日本では、等価可処分所得(いわゆる手取り収入を世帯人員の平方根で割って調整した所得)中央値の半分の額を「貧困線」と定めていて、貧困線を下回る等価可処分所得しか得られていない世帯のことを「相対的貧困層」と定義づけしています。

絶対的貧困とは違い、飢餓などまで陥ることはないものの、世帯の収入が低いため、一般家庭の子どもと同じ程度の食事の数が摂れなかったり、義務教育以上は受けられないということがあります。

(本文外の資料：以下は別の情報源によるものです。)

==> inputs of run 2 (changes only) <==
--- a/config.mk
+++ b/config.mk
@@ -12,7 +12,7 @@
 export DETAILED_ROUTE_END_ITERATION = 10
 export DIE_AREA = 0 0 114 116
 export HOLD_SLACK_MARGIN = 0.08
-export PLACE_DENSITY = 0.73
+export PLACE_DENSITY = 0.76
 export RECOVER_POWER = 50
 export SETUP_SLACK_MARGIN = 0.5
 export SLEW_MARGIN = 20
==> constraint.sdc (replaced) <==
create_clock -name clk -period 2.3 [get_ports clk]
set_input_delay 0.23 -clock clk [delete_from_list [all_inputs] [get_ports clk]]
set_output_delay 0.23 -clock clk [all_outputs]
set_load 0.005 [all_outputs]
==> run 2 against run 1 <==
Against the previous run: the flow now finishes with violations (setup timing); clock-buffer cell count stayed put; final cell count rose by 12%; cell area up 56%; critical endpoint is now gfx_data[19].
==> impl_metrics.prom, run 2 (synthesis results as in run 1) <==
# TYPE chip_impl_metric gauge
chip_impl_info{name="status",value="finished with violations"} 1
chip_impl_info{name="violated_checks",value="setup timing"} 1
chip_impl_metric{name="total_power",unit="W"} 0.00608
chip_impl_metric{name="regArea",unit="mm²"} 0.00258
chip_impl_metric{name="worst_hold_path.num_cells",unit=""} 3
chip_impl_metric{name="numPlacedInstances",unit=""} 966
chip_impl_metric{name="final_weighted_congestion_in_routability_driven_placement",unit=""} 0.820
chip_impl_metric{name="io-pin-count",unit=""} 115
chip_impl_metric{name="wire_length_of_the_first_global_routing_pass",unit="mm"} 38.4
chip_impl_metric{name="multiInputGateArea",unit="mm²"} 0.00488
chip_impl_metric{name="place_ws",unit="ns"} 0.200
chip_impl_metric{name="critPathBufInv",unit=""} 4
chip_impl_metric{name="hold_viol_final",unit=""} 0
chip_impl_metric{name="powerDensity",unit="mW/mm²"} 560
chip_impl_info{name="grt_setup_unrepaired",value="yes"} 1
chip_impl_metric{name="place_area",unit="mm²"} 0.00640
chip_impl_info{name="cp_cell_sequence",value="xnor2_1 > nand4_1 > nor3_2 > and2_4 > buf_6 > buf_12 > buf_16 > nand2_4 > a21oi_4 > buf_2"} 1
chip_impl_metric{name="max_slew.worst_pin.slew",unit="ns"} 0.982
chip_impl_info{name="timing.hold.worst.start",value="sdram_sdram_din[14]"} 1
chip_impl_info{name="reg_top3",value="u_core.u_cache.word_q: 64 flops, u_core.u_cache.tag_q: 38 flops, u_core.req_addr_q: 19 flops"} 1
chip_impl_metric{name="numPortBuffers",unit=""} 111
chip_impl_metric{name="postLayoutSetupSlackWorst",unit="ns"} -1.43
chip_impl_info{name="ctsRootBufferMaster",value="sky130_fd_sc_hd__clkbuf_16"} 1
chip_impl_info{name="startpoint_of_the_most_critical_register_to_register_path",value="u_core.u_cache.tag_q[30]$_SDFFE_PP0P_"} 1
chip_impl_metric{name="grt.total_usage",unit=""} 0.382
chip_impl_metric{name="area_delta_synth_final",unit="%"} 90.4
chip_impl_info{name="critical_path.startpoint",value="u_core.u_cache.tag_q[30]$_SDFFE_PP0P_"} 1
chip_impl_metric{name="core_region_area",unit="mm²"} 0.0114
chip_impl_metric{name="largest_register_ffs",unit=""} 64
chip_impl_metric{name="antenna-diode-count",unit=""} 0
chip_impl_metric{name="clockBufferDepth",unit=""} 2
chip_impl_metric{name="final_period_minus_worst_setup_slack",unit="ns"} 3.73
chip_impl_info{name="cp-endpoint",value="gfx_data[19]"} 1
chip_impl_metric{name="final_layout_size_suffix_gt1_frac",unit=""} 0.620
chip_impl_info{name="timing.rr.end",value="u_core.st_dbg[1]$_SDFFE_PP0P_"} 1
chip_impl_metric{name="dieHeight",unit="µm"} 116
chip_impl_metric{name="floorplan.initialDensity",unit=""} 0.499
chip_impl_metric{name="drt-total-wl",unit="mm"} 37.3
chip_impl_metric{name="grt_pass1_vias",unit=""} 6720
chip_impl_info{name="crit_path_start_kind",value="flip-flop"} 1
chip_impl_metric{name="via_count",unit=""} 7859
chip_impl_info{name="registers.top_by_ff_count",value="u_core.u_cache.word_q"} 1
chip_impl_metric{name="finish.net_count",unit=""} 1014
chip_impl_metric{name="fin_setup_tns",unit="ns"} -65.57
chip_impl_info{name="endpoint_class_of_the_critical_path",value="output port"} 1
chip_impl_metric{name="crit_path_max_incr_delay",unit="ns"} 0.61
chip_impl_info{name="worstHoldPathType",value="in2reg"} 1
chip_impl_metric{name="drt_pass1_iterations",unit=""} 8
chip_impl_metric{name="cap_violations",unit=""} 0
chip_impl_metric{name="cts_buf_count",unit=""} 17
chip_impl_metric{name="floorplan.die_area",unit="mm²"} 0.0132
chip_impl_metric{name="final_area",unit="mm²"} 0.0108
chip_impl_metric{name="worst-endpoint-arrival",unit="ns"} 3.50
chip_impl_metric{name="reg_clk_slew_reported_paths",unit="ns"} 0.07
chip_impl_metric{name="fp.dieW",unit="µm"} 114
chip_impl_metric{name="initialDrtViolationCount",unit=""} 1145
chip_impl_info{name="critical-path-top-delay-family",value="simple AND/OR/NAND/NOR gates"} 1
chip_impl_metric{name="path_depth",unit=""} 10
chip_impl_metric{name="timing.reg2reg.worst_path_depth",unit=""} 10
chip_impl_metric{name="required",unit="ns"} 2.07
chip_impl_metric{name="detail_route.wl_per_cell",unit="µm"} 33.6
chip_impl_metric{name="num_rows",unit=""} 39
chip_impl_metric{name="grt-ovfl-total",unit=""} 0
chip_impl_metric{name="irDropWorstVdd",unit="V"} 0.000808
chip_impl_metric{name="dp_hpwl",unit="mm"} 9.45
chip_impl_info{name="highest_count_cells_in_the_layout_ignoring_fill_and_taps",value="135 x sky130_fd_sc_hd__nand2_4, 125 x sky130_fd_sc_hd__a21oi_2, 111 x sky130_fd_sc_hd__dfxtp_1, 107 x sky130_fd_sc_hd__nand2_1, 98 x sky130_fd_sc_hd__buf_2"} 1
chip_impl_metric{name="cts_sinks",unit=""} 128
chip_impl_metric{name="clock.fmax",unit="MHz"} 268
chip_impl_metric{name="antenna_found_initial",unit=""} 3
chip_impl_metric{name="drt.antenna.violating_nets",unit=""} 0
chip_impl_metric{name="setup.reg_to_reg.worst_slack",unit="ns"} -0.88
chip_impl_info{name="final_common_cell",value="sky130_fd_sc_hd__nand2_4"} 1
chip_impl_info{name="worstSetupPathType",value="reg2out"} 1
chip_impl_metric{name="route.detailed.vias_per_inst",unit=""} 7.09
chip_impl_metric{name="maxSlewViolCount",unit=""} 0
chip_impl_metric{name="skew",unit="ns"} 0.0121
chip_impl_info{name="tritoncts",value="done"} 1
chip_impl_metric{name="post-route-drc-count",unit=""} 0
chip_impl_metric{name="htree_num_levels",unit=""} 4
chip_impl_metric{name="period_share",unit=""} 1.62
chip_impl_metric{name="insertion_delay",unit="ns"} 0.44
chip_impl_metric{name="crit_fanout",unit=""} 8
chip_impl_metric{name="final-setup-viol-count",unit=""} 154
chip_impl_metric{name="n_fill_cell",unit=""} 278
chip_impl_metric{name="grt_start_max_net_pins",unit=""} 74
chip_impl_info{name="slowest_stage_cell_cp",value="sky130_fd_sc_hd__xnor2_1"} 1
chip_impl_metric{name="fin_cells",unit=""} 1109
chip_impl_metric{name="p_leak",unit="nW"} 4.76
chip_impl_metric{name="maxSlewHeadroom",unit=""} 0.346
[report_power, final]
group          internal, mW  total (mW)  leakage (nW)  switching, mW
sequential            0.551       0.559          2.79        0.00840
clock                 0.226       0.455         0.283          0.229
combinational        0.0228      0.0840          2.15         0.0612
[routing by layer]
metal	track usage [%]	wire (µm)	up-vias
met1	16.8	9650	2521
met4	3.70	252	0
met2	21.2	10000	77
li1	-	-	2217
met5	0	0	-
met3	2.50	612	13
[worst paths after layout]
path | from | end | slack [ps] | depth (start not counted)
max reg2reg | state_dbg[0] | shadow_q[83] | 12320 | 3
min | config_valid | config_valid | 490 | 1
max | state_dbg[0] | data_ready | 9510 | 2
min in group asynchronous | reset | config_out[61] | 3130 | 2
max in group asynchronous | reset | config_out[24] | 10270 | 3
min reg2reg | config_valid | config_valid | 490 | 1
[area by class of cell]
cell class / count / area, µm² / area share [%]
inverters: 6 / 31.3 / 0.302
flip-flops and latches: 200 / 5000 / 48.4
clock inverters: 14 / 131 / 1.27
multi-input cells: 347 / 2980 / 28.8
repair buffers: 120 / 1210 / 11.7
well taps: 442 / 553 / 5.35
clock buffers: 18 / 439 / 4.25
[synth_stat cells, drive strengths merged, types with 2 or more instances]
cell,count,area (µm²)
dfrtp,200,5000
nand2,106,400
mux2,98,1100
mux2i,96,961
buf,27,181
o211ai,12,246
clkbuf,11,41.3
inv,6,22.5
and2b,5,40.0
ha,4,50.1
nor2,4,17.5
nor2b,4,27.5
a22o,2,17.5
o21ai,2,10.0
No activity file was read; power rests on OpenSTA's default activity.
## config.mk

```make
export PLATFORM = sky130hd
export DESIGN_NAME = pc_stack
export DESIGN_NICKNAME = d
export VERILOG_FILES = /design/src/rtl/pc_stack_pkg.sv /design/src/rtl/pc_stack_ret_stack.sv /design/src/rtl/pc_stack.sv
export SDC_FILE = /design/constraint.sdc
export NUM_CORES = 1
export LEC_CHECK = 0
export CORE_MARGIN = 5
export CORE_UTILIZATION = 51
export CTS_CLUSTER_SIZE = 10
export DETAILED_ROUTE_END_ITERATION = 6
export GPL_TIMING_DRIVEN = 0
export PLACE_DENSITY = 0.86
export SYNTH_ARGS = -nofsm -noshare
export SYNTH_HDL_FRONTEND = slang
export SYNTH_HIERARCHICAL = 1
export SYNTH_SLANG_ARGS = --single-unit
```

## constraint.sdc

```tcl
create_clock -name clk -period 5.1 [get_ports clk]
set_input_delay 1.02 -clock clk [delete_from_list [all_inputs] [get_ports clk]]
set_output_delay 1.02 -clock clk [all_outputs]
set_load 0.01 [all_outputs]
```

## src/rtl/pc_stack_pkg.sv

```systemverilog
// Shared types and the priority decoder for the program counter with return stack.
package pc_pkg;

    // Action selected for the current cycle, after priority resolution.
    typedef enum logic [2:0] {
        PC_INC,
        PC_HOLD,
        PC_JMP,
        PC_CALL,
        PC_RET,
        PC_CALL_OVF,
        PC_RET_UNF
    } pc_op_t;

    // Reset is handled by the registers themselves.
    // The order below is stall, jump, call, return, then increment.
    // A call into a full stack or a return from an empty stack becomes an
    // error op that only increments.
    function automatic pc_op_t pc_decode(
        input logic en,
        input logic jmp,
        input logic call,
        input logic ret,
        input logic full,
        input logic empty
    );
        pc_op_t op;
        op = PC_INC;
        if (!en) begin
            op = PC_HOLD;
        end else if (jmp) begin
            op = PC_JMP;
        end else if (call) begin
            op = full ? PC_CALL_OVF : PC_CALL;
        end else if (ret) begin
            op = empty ? PC_RET_UNF : PC_RET;
        end
        return op;
    endfunction

endpackage

```

## src/rtl/pc_stack_ret_stack.sv

```systemverilog
// Parametrised LIFO of return addresses.
// Pushing into a full stack and popping an empty one are ignored.
module ret_stack #(
    parameter int DEPTH = 4,
    parameter int WIDTH = 6
) (
    input  logic                           clk,
    input  logic                           rst,
    input  logic                           push,
    input  logic                           pop,
    input  logic [WIDTH-1:0]               din,
    output logic [WIDTH-1:0]               top,
    output logic [$clog2(DEPTH+1)-1:0]     depth,
    output logic                           full,
    output logic                           empty
);

    localparam int DW = $clog2(DEPTH + 1);
    localparam int IW = (DEPTH > 1) ? $clog2(DEPTH) : 1;

    logic [WIDTH-1:0] mem [DEPTH];
    logic [DW-1:0]    top_ptr;

    assign full    = (depth == DW'(DEPTH));
    assign empty   = (depth == '0);
    assign top_ptr = depth - 1'b1;
    assign top     = empty ? '0 : mem[top_ptr[IW-1:0]];

    // Occupancy counter: a push has precedence if both strobes are ever raised together.
    always_ff @(posedge clk) begin
        if (rst) begin
            depth <= '0;
        end else if (push && !full) begin
            depth <= depth + 1'b1;
        end else if (pop && !empty) begin
            depth <= depth - 1'b1;
        end
    end

    // Entry storage is deliberately left uncleared on reset; only the depth matters.
    always_ff @(posedge clk) begin
        if (push && !full) begin
            mem[depth[IW-1:0]] <= din;
        end
    end

endmodule

```

## src/rtl/pc_stack.sv

```systemverilog
// Program counter with integrated return-address stack, stall and sticky stack-error flags.
module pc_stack
    import pc_pkg::*;
#(
    parameter int                         INSTR_ADDR_SIZE = 6,
    parameter int                         STACK_DEPTH     = 4,
    parameter logic [INSTR_ADDR_SIZE-1:0] RESET_ADDR      = '0
) (
    input  logic                               clk,
    input  logic                               rst,
    input  logic                               en,
    input  logic                               jmp,
    input  logic                               call,
    input  logic                               ret,
    input  logic [INSTR_ADDR_SIZE-1:0]         tgt_addr,
    input  logic                               err_clr,
    output logic [INSTR_ADDR_SIZE-1:0]         instr_addr,
    output logic [$clog2(STACK_DEPTH+1)-1:0]   stack_depth,
    output logic                               stack_empty,
    output logic                               stack_full,
    output logic                               ovf_err,
    output logic                               unf_err
);

    pc_op_t                     op;
    logic [INSTR_ADDR_SIZE-1:0] seq_addr;
    logic [INSTR_ADDR_SIZE-1:0] stack_top;
    logic                       do_push;
    logic                       do_pop;

    // The sequential address wraps naturally at the register width, so a return
    // address taken at the maximum address becomes zero.
    assign seq_addr = instr_addr + 1'b1;
    assign op       = pc_decode(en, jmp, call, ret, stack_full, stack_empty);
    assign do_push  = (op == PC_CALL);
    assign do_pop   = (op == PC_RET);

    ret_stack #(
        .DEPTH (STACK_DEPTH),
        .WIDTH (INSTR_ADDR_SIZE)
    ) u_ret_stack (
        .clk   (clk),
        .rst   (rst),
        .push  (do_push),
        .pop   (do_pop),
        .din   (seq_addr),
        .top   (stack_top),
        .depth (stack_depth),
        .full  (stack_full),
        .empty (stack_empty)
    );

    // Address register: next address chosen by the decoded op; errors fall through to increment.
    always_ff @(posedge clk) begin
        if (rst) begin
            instr_addr <= RESET_ADDR;
        end else begin
            case (op)
                PC_HOLD:     instr_addr <= instr_addr;
                PC_JMP:      instr_addr <= tgt_addr;
                PC_CALL:     instr_addr <= tgt_addr;
                PC_RET:      instr_addr <= stack_top;
                PC_CALL_OVF: instr_addr <= seq_addr;
                PC_RET_UNF:  instr_addr <= seq_addr;
                default:     instr_addr <= seq_addr;
            endcase
        end
    end

    // Sticky error flags: a new error in the same cycle as a clear leaves the flag set.
    always_ff @(posedge clk) begin
        if (rst) begin
            ovf_err <= 1'b0;
            unf_err <= 1'b0;
        end else begin
            if (op == PC_CALL_OVF) begin
                ovf_err <= 1'b1;
            end else if (err_clr) begin
                ovf_err <= 1'b0;
            end
            if (op == PC_RET_UNF) begin
                unf_err <= 1'b1;
            end else if (err_clr) begin
                unf_err <= 1'b0;
            end
        end
    end

endmodule
```

==> impl_metrics.ini <==
[run_status]
status = completed

[clock_network]
clk_latency_ns = 0.34
postCtsSetupBuffers = 0
path_clk_slew_ns = 0.09
cts_tree = done
ctsHoldBuffers = 0
cts.sinks = 35
cts_resized = 0
cts_buffer_depth = 2
cts_buffers = 5
clockRootBuffer = clkbuf_4
h-tree-depth = 2

[yosys]
avgSynthCellArea_um2 = 13.1
synth_top_area_cell = edfxtp_1
syn_area_um2 = 1700
synth_cell_types = 37
postSynthCellCount = 130
synth-seq-cells = 35
synth_top_area_frac = 0.424
yosys-top-cells-area = edfxtp_1, dfxtp_1, mux4_2
synth_fp_nets = 150
seq_area_frac_synth = 0.553
ys_warn_count = 6

[min_path]
holdPathEnd = unf_err
hold_path.class = flip-flop to flip-flop
min_from = unf_err
whs_path_depth = 2

[grt]
grt_first_pass_wirelength_mm = 5.59
grt_use_total = 0.172
grt_max_degree = 12
first_global_vias = 1194
grt_overflow = 0
antenna_found_initial = 0

[critical_path]
required_ns = 4.08
worstPathMaxFanout = 10
cp_common_cell = ha_1
reg2reg_to = u_ret_stack/depth[1]
cp.depth = 5
path_cells = buf_6 -> inv_1 -> ha_1 -> ha_1 -> clkdlybuf4s50_1
critPathTopFamily = buffers and inverters
crit_buf_inv = 3
worstPathArrival_ns = 2.10
crit_path_top_delay_cell = clkdlybuf4s50_1
end_kind = output port
r2r_cells = 10
crit_type = flip-flop to output port
critical-path-max-stage-delay_ns = 0.61
r2r_slack_ns = 2.47
start_kind = flip-flop
r2r_start = u_ret_stack/depth[0]

[place]
placedCellCount = 200
place_congestion = 0.899
hpwlAfterDp_mm = 2.56
place.port_buffers = 24

[power_and_ir_drop]
ir_drop_v = 0.000147
p_per_area_nw_per_um2 = 259
power.leakage_nw = 0.705

[floorplanning]
coreArea_um2 = 3280
rows = 21
fp.dieW_um = 67.8
io-pin-count = 26
initial_core_util = 0.518
die_area_um2 = 4590
die_h_um = 67.8

[timing]
max_slew_margin = 0.682
fmax_mhz = 321
tns_ns = 0
drv_slew = 0
rsz0062_at_grt = false
finalCritPeriodShare = 0.611
tightest_slew_ns = 0.474
post-route-min-period_ns = 3.12
setup_viol = 0
fin_skew_ns = 0.0156
finalHoldViolCount = 0

[final_layout]
finalNonFillerCells = 208
fillCellCount = 260
final_cell_mix = clkdlybuf4s50_1, edfxtp_1, dfxtp_1
final_util = 0.624
multi_input_area_um2 = 693
diodes = 0
area_growth_pct = 20.4
final_nets = 181
seqCellArea_um2 = 941
final_layout_size_suffix_gt1_frac = 0.142

[detailed_routing]
via_count = 1194
dr.pass1.iters = 5
totalWireLength_mm = 3.49
drtIter0Drc = 147
drc = 0
wl_per_cell_um = 16.8
ant_nets = 0
via_per_inst = 5.74

[job]
maxCapViolations = 0
## synth_stat cells
cell type / number
xnor2_1: 3
nor2b_1: 6
a21o_2: 1
or2_1: 1
nand2_1: 7
dfxtp_1: 11
xor2_1: 1
nand3_1: 5
a21boi_2: 1
ha_1: 7
a21bo_2: 1
inv_1: 6
clkbuf_1: 2
or3_1: 3
and2_4: 1
nor3b_1: 1
mux4_2: 6
and3b_2: 1
nor2b_4: 1
buf_6: 3
nor2_1: 7
a221oi_1: 6
and2b_1: 1
nand2b_1: 1
and2_2: 1
and2_1: 6
and3_1: 1
a211oi_1: 4
a22o_1: 1
a32oi_1: 1
a221o_1: 1
a21oi_1: 2
edfxtp_1: 24
a31oi_1: 3
nand4b_1: 1
o31ai_2: 1
buf_1: 1
## worst max-delay path by stage
stage                                 end  slack (ns)            startpoint
floorplan            u_ret_stack/depth[1]        2.73  u_ret_stack/depth[0]
global placement    u_ret_stack/mem[2][5]        2.23                  call
detailed placement  u_ret_stack/mem[0][5]        2.13                  call
CTS                           stack_empty        1.96  u_ret_stack/depth[0]
global route                  stack_empty        1.82  u_ret_stack/depth[0]
finish                        stack_empty        1.98  u_ret_stack/depth[0]
## per-stage QoR
| step | power [mW] | cell area, um^2 | setup slack (ns) | hold WS [ns] |
|---|---|---|---|---|
| after global routing | 0.559 | 2050 | 1.82 | 0.534 |
| after CTS | 0.536 | 2050 | 1.96 | 0.496 |
| final | 0.531 | 2050 | 1.98 | 0.486 |
| after global placement | 0.394 | 2000 | 2.23 | 0.447 |
| after detailed placement | 0.399 | 2000 | 2.13 | 0.482 |
| after floorplan | 0.366 | 1700 | 2.73 | 0.481 |
## tightest hold or removal path, delay by kind of cell (launching register included)
kind / cells / cell delay (ns)
flip-flops: 1 / 0.32
AO/OA/AOI/OAI: 1 / 0.07
AND/OR/NAND/NOR: 1 / 0.06
## power by group
part           total [mW]  internal, mW  switching, mW
registers           0.320         0.313        0.00677
logic              0.0721        0.0370         0.0351
clock network       0.139        0.0517         0.0874
## final cells by class
type / instances / share of cell area
flip-flops and latches: 35 / 0.459
multi-input cells: 83 / 0.338
inverters: 6 / 0.0110
clock buffers: 6 / 0.0201
well taps: 46 / 0.0281
clock inverters: 2 / 0.00427
repair buffers: 24 / 0.117
plain buffers: 6 / 0.0220
## state kept, by name, summed over array words and instances (netlist names)
register	flops
ovf_err	1
instr_addr	6
u_ret_stack/mem	24
unf_err	1
u_ret_stack/depth	3
## routing by layer
metal | GRT usage | wire length [um]
met1 | 0.201 | 1420
met2 | 0.278 | 1760
met3 | 0.0599 | 222
met4 | 0.0861 | 89
met5 | 0 | 0
## kinds of logic (layout without fill, tap and decap cells)
group                      after synthesis  count (layout)  synth area share
muxes                                    6               6            0.0794
DFF                                     35              35             0.553
adders and majority gates                7               7            0.0515
xor gates and xnor gates                 4               4            0.0206
buffers and inverters                   12              44            0.0397
and+or+nand+nor                         44              44             0.149
AOI/OAI and AO/OA                       22              22             0.107
(Power assumes the default switching activity.)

命を脅かすまでの貧困ではない場合も多いので、周りが気付きにくく、自分が「相対的貧困層」だと特に自覚をしていないケースも多いでしょう。そして、冒頭の「沖縄の子どもの3人に一人は貧困」という統計における「貧困」とは、この「相対的貧困」をさしています。

Rich Heartプロジェクトが探究していること

沖縄は「貧困」「貧困」と叫ばれていますが、その多くは絶対的貧困ではなく相対的貧困をさしています。ここで、ふと疑問が浮かびました。

沖縄は果たして本当に「貧困」なのだろうか。
周りや環境と比べて貧困であることが、そもそも問題なのだろうか。
お金があれば豊かで幸せなの?

逆に自覚していなかった「貧困」というレッテルを貼られることで苦しくなり、生きづらくなる人もいるのではないだろうか。

何よりも「貧困」と一言でまとめられることで、本当に困っていることが見えにくくなってはいないだろうか。
貧困と言われているものを掘り下げていくと「困りごと」に細分化されるはず。

「貧困」の解決策は漠然としていて想像がつかないけれど、一つひとつの具体的な「困りごと」であれば手当をすることができます。

育ってきた環境や感情をシェアし対話を重ねることで、細分化された困りごとをあぶりだし、実体を伴った「真の沖縄の貧困」を理解できたとき、それは対策可能な課題となり、「沖縄の貧困」という言葉がなくなる未来がくるかもしれません。

貧困という、分かるようで分からない言葉を探究しよう。探究の先に、「貧困」と言われるものに対する本質的な課題と解決の糸口が見つかると信じて。

Rich Heartプロジェクト沖縄は、そのような仮説を持ち活動しています。